• **The task**:
Each line below must be set down exactly as it stands.

+ + +

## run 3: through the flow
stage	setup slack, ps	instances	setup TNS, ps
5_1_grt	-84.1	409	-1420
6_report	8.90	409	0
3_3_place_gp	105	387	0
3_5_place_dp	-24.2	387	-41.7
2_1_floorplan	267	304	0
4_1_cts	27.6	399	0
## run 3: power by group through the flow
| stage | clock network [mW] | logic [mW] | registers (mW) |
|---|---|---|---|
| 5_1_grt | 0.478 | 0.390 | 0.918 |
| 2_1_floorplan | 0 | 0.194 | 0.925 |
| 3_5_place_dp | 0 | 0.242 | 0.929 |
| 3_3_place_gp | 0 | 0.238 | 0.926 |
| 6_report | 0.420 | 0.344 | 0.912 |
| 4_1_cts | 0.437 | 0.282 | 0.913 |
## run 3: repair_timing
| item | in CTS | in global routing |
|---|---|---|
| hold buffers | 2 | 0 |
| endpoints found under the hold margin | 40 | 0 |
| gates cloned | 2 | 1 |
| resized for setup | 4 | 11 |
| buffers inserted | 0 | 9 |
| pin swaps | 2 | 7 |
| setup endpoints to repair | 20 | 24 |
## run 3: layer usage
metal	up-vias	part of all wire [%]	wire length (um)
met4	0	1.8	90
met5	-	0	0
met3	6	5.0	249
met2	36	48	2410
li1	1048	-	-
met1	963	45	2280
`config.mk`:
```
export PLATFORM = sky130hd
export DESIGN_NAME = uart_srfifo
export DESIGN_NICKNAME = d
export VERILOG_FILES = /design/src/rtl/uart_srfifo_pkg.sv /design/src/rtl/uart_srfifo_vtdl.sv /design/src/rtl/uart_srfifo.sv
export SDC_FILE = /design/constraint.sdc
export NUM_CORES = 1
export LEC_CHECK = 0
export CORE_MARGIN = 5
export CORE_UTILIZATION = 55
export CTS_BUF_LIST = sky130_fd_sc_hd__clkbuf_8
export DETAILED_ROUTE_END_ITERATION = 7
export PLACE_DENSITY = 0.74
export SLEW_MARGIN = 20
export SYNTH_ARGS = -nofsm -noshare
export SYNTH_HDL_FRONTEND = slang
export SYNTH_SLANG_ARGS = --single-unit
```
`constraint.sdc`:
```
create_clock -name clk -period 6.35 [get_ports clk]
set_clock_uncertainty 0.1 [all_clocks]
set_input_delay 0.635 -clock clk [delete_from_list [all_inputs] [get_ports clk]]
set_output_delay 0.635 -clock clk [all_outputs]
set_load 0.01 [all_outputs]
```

+ + +

• **Answer to the problem**:
## run 3: through the flow
stage	setup slack, ps	instances	setup TNS, ps
5_1_grt	-84.1	409	-1420
6_report	8.90	409	0
3_3_place_gp	105	387	0
3_5_place_dp	-24.2	387	-41.7
2_1_floorplan	267	304	0
4_1_cts	27.6	399	0
## run 3: power by group through the flow
| stage | clock network [mW] | logic [mW] | registers (mW) |
|---|---|---|---|
| 5_1_grt | 0.478 | 0.390 | 0.918 |
| 2_1_floorplan | 0 | 0.194 | 0.925 |
| 3_5_place_dp | 0 | 0.242 | 0.929 |
| 3_3_place_gp | 0 | 0.238 | 0.926 |
| 6_report | 0.420 | 0.344 | 0.912 |
| 4_1_cts | 0.437 | 0.282 | 0.913 |
## run 3: repair_timing
| item | in CTS | in global routing |
|---|---|---|
| hold buffers | 2 | 0 |
| endpoints found under the hold margin | 40 | 0 |
| gates cloned | 2 | 1 |
| resized for setup | 4 | 11 |
| buffers inserted | 0 | 9 |
| pin swaps | 2 | 7 |
| setup endpoints to repair | 20 | 24 |
## run 3: layer usage
metal	up-vias	part of all wire [%]	wire length (um)
met4	0	1.8	90
met5	-	0	0
met3	6	5.0	249
met2	36	48	2410
li1	1048	-	-
met1	963	45	2280
`config.mk`:
```
export PLATFORM = sky130hd
export DESIGN_NAME = uart_srfifo
export DESIGN_NICKNAME = d
export VERILOG_FILES = /design/src/rtl/uart_srfifo_pkg.sv /design/src/rtl/uart_srfifo_vtdl.sv /design/src/rtl/uart_srfifo.sv
export SDC_FILE = /design/constraint.sdc
export NUM_CORES = 1
export LEC_CHECK = 0
export CORE_MARGIN = 5
export CORE_UTILIZATION = 55
export CTS_BUF_LIST = sky130_fd_sc_hd__clkbuf_8
export DETAILED_ROUTE_END_ITERATION = 7
export PLACE_DENSITY = 0.74
export SLEW_MARGIN = 20
export SYNTH_ARGS = -nofsm -noshare
export SYNTH_HDL_FRONTEND = slang
export SYNTH_SLANG_ARGS = --single-unit
```
`constraint.sdc`:
```
create_clock -name clk -period 6.35 [get_ports clk]
set_clock_uncertainty 0.1 [all_clocks]
set_input_delay 0.635 -clock clk [delete_from_list [all_inputs] [get_ports clk]]
set_output_delay 0.635 -clock clk [all_outputs]
set_load 0.01 [all_outputs]
```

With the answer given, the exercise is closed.